What the exercise asks >> From the listing below, pull out the lines that hold "family".
#### Data excerpts
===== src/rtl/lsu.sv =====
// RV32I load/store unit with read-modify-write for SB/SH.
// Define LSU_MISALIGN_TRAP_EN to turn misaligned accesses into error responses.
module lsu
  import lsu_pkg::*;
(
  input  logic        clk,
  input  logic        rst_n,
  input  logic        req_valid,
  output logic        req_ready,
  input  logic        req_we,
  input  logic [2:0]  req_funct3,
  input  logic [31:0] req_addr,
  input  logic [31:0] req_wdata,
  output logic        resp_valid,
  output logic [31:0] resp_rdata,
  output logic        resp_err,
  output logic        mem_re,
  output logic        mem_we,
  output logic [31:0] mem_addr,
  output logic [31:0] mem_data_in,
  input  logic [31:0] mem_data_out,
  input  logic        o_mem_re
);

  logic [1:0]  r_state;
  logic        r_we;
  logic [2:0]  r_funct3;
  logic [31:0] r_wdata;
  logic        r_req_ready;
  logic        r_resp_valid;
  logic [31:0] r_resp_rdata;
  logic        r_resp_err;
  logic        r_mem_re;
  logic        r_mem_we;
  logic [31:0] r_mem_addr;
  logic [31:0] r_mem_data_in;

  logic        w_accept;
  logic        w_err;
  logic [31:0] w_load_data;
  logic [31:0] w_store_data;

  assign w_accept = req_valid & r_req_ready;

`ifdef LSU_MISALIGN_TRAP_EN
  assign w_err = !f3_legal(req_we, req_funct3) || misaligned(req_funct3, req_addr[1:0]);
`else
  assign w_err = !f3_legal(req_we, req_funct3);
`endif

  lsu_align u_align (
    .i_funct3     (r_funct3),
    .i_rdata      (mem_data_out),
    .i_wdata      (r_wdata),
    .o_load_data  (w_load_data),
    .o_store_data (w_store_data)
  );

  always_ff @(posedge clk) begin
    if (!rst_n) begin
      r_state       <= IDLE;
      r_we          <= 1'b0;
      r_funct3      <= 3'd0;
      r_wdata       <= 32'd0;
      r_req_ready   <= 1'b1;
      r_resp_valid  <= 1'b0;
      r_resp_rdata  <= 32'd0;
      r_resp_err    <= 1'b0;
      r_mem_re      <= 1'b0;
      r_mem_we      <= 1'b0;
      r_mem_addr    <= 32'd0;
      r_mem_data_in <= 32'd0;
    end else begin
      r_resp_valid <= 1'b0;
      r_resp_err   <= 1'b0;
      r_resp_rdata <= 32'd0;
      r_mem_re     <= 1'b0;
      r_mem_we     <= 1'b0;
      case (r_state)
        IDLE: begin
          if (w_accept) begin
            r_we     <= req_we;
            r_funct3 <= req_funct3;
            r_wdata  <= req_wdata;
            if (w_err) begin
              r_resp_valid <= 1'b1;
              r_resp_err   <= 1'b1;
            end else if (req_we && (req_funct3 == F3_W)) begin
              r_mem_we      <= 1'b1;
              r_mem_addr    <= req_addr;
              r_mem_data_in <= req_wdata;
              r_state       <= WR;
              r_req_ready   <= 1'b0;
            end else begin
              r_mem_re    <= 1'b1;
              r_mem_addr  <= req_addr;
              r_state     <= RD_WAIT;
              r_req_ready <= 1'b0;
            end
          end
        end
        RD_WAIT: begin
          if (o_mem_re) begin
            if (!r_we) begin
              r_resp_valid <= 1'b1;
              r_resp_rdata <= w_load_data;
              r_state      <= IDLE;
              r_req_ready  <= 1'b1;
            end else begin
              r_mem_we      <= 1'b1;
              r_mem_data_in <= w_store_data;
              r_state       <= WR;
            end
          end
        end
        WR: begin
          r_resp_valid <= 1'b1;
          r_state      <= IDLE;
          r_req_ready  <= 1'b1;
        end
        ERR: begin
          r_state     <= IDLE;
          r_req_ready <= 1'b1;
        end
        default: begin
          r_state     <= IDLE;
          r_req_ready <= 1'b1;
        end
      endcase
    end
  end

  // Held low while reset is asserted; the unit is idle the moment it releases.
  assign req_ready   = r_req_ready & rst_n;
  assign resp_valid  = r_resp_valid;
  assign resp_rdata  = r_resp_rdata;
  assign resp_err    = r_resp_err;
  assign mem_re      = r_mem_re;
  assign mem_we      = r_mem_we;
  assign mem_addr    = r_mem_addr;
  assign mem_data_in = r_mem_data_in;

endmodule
########
#### Data excerpts
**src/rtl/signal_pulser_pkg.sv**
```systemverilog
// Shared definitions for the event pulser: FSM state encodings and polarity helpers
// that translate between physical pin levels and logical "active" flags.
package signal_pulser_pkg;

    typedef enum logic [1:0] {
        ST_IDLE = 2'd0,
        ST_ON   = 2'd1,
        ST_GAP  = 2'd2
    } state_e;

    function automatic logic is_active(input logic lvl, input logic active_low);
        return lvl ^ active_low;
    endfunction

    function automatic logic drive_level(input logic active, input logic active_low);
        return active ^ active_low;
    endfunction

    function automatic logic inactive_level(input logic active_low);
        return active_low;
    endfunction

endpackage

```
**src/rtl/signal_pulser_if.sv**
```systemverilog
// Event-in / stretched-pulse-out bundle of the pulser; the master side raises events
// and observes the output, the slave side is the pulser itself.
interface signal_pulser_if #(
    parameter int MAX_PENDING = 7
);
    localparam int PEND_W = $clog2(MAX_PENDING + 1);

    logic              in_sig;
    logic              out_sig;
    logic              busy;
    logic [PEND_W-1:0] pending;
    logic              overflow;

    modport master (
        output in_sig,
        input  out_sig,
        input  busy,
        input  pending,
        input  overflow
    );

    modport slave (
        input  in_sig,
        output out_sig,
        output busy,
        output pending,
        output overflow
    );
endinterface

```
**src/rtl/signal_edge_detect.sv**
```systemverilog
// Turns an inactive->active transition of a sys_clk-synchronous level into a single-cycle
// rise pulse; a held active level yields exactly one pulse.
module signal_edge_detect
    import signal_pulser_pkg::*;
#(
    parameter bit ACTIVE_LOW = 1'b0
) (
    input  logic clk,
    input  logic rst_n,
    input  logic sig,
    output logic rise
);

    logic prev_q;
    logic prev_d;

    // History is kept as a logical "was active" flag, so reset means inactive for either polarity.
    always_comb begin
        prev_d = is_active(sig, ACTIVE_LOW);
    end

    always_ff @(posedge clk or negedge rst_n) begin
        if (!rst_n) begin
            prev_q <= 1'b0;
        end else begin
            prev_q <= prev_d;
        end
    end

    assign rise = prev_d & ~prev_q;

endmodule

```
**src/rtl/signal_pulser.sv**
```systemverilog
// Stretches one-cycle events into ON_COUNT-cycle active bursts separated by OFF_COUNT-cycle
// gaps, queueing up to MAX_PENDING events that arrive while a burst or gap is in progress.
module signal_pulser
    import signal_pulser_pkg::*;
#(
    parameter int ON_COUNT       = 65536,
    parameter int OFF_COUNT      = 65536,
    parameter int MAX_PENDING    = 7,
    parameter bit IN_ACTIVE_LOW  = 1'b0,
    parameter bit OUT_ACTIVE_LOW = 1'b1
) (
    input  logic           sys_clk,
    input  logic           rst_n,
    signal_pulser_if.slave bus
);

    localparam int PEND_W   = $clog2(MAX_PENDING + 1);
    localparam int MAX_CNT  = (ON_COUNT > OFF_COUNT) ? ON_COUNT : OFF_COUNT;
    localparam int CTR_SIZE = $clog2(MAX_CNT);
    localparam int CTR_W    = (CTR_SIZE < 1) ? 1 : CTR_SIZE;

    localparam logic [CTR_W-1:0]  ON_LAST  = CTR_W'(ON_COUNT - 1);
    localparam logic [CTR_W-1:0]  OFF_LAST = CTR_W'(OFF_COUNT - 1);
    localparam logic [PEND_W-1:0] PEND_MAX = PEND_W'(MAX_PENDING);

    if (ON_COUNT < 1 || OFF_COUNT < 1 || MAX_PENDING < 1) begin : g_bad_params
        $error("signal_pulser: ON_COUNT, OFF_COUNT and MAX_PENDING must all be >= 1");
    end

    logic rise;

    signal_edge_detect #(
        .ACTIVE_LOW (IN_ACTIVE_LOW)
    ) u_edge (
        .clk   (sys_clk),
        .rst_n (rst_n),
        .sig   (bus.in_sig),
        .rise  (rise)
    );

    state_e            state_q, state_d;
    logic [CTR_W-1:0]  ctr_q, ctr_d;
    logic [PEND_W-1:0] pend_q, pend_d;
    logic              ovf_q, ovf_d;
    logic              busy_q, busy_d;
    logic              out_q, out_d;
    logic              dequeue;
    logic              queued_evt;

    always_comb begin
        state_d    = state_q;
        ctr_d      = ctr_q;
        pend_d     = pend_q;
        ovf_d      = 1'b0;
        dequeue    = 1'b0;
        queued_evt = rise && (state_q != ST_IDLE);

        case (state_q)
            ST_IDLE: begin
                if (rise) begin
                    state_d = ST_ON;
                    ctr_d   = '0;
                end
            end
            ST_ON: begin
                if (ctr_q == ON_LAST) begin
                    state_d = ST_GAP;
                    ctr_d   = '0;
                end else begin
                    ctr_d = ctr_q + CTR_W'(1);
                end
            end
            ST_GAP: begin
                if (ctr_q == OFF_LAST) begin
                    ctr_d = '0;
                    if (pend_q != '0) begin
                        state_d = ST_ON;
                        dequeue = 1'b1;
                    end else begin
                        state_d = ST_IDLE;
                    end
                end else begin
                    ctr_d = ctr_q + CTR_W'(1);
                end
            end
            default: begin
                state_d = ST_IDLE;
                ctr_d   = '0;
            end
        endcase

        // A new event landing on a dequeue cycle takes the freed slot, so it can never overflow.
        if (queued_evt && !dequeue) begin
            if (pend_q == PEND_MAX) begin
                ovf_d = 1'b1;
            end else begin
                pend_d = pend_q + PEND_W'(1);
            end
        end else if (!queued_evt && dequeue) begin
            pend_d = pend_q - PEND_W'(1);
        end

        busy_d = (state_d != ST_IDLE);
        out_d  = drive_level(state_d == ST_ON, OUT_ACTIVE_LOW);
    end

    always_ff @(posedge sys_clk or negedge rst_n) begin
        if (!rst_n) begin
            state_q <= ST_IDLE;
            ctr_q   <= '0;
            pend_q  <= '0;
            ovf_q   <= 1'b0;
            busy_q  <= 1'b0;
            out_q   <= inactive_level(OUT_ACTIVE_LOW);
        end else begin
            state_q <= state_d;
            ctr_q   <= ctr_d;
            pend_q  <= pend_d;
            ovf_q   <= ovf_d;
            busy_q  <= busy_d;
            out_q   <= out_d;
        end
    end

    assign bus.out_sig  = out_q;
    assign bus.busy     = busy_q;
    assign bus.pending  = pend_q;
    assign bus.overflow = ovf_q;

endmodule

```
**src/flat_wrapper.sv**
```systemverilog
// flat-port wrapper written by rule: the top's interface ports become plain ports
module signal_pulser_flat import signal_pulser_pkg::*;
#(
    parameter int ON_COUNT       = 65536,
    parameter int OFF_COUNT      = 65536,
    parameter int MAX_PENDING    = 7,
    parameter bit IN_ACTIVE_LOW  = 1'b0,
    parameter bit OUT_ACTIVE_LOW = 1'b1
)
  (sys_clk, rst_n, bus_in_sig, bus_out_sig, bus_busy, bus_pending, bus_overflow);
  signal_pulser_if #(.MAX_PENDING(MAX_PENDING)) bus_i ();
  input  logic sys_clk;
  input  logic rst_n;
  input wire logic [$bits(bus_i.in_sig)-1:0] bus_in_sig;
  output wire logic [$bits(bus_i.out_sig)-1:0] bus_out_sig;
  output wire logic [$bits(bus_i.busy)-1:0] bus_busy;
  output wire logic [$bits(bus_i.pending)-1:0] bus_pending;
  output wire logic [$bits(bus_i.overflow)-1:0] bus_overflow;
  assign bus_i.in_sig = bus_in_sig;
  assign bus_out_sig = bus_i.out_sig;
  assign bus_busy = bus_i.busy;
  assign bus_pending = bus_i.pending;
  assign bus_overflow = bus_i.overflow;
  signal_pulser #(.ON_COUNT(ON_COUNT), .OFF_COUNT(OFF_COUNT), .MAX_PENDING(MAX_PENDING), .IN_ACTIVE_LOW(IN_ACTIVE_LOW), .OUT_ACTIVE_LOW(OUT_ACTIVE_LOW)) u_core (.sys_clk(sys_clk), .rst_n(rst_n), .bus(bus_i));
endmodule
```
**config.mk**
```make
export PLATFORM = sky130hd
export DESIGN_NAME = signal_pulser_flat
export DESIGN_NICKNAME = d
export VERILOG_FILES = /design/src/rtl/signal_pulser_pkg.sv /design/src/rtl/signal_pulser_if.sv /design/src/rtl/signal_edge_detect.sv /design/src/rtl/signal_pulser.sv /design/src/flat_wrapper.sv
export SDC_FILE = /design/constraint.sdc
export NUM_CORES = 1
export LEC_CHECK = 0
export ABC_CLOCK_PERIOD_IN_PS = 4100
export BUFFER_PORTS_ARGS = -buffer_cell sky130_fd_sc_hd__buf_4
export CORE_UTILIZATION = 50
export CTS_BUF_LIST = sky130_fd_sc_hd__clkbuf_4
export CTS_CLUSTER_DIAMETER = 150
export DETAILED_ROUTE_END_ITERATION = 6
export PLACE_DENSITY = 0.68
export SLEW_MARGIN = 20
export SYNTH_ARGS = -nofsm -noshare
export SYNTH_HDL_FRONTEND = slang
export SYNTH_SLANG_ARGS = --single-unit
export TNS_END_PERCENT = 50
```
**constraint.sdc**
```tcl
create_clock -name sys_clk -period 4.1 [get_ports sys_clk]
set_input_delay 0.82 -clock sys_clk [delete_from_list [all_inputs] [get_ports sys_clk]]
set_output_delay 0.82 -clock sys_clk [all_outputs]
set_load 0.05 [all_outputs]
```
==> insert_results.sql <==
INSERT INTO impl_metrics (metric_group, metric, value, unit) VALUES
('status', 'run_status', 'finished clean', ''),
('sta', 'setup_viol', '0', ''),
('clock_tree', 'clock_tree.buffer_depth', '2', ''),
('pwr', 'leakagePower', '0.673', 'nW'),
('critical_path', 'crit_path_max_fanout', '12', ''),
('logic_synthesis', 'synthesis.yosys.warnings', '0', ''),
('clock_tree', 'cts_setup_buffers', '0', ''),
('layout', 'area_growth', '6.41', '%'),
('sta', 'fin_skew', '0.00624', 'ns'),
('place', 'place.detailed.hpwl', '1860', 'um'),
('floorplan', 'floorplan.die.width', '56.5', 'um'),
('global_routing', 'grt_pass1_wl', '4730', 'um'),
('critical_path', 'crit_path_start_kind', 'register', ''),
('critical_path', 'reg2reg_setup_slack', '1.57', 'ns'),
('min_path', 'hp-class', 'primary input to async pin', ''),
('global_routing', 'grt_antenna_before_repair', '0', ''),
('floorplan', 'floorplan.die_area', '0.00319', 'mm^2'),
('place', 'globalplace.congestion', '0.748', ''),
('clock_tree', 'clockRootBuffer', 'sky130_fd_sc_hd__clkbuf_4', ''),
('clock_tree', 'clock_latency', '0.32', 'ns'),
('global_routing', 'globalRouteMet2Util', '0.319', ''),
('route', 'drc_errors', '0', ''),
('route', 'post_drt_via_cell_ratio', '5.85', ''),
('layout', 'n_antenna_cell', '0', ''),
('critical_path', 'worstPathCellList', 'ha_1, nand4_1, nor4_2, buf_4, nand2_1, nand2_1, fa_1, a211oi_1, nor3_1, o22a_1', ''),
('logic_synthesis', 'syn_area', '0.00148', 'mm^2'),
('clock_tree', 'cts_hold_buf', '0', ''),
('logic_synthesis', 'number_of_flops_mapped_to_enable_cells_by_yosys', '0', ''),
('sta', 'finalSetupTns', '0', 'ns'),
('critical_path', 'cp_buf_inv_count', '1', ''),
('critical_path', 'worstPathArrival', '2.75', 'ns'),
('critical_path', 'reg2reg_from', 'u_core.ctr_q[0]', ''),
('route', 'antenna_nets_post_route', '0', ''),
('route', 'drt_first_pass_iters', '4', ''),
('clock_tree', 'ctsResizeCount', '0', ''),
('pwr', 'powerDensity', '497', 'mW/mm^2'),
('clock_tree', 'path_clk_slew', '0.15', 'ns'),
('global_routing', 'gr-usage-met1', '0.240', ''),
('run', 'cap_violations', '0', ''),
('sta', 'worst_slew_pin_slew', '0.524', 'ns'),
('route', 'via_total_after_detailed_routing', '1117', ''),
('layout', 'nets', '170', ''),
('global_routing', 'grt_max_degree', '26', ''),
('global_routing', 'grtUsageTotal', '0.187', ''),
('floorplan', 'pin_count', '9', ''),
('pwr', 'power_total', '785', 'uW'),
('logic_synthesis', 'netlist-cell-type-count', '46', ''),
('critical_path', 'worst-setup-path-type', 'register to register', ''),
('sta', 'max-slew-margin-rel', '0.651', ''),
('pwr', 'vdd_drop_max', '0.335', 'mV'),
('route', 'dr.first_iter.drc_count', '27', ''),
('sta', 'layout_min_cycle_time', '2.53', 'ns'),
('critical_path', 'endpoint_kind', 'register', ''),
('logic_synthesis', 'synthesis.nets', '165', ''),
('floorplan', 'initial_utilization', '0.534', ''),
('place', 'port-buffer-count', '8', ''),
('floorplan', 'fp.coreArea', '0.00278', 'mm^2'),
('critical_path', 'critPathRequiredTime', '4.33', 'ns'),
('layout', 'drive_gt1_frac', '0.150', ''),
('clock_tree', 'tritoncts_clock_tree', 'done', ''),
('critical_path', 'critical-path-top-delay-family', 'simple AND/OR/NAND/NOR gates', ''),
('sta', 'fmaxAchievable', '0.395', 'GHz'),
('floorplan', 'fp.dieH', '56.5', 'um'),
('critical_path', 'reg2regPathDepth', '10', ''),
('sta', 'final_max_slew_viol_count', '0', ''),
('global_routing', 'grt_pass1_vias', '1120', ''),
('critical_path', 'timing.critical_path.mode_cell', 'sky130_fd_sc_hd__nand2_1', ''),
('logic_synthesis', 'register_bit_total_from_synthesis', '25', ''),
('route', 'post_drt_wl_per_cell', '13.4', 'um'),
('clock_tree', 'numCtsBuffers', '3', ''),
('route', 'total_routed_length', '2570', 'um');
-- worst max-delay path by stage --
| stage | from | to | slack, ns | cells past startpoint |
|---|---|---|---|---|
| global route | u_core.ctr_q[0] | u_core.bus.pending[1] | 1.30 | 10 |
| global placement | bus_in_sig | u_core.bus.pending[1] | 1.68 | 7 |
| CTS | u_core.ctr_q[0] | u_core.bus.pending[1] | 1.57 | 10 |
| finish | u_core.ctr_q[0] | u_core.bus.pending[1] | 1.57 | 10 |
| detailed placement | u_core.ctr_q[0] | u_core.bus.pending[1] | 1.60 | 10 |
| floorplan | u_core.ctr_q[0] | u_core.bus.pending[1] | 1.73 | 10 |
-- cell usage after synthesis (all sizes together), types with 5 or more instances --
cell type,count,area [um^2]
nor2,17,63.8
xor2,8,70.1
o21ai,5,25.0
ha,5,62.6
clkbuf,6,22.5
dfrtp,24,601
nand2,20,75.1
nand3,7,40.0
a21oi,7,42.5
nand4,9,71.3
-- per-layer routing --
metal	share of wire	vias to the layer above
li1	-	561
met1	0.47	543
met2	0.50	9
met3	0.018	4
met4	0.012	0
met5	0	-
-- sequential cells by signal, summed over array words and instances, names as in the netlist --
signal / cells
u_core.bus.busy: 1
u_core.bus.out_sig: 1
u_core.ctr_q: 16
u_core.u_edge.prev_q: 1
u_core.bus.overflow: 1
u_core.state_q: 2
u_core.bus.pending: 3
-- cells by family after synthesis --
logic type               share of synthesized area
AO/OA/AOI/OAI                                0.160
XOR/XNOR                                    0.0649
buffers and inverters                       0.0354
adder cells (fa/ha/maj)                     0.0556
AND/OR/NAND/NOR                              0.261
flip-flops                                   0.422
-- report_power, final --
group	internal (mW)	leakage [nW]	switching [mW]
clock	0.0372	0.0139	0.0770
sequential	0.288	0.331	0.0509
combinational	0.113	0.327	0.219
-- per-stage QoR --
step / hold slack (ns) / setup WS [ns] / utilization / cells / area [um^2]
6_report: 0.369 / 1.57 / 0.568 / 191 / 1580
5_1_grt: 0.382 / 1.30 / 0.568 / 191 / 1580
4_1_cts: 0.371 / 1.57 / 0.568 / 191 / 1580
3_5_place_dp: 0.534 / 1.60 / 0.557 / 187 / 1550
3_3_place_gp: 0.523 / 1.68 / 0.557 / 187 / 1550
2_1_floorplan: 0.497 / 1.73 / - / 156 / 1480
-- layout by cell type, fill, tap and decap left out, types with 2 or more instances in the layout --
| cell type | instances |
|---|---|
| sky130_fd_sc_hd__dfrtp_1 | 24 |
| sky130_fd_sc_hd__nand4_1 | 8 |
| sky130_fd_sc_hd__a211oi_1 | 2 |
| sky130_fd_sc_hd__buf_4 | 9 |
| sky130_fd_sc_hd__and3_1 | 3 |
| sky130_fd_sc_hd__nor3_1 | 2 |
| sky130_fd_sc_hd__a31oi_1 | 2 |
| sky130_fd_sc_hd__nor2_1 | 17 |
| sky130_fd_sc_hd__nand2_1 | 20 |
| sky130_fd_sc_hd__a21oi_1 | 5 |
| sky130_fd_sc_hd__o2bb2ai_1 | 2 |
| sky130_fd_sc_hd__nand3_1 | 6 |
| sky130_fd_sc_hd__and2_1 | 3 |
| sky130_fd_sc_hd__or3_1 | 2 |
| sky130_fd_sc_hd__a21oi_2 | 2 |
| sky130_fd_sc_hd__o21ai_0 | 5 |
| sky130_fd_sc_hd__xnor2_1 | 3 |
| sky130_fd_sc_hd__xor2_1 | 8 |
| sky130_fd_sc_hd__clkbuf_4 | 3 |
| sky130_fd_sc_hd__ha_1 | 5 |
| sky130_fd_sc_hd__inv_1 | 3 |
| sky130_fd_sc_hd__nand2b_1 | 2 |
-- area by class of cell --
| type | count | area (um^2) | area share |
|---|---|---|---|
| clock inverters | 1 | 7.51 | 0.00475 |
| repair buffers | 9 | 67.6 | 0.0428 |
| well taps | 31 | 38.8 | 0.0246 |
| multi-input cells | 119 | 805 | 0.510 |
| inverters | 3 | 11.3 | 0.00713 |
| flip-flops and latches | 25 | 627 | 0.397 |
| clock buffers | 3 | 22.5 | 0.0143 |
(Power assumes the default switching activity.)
########
Task solution >>
('critical_path', 'critical-path-top-delay-family', 'simple AND/OR/NAND/NOR gates', ''),
-- cells by family after synthesis --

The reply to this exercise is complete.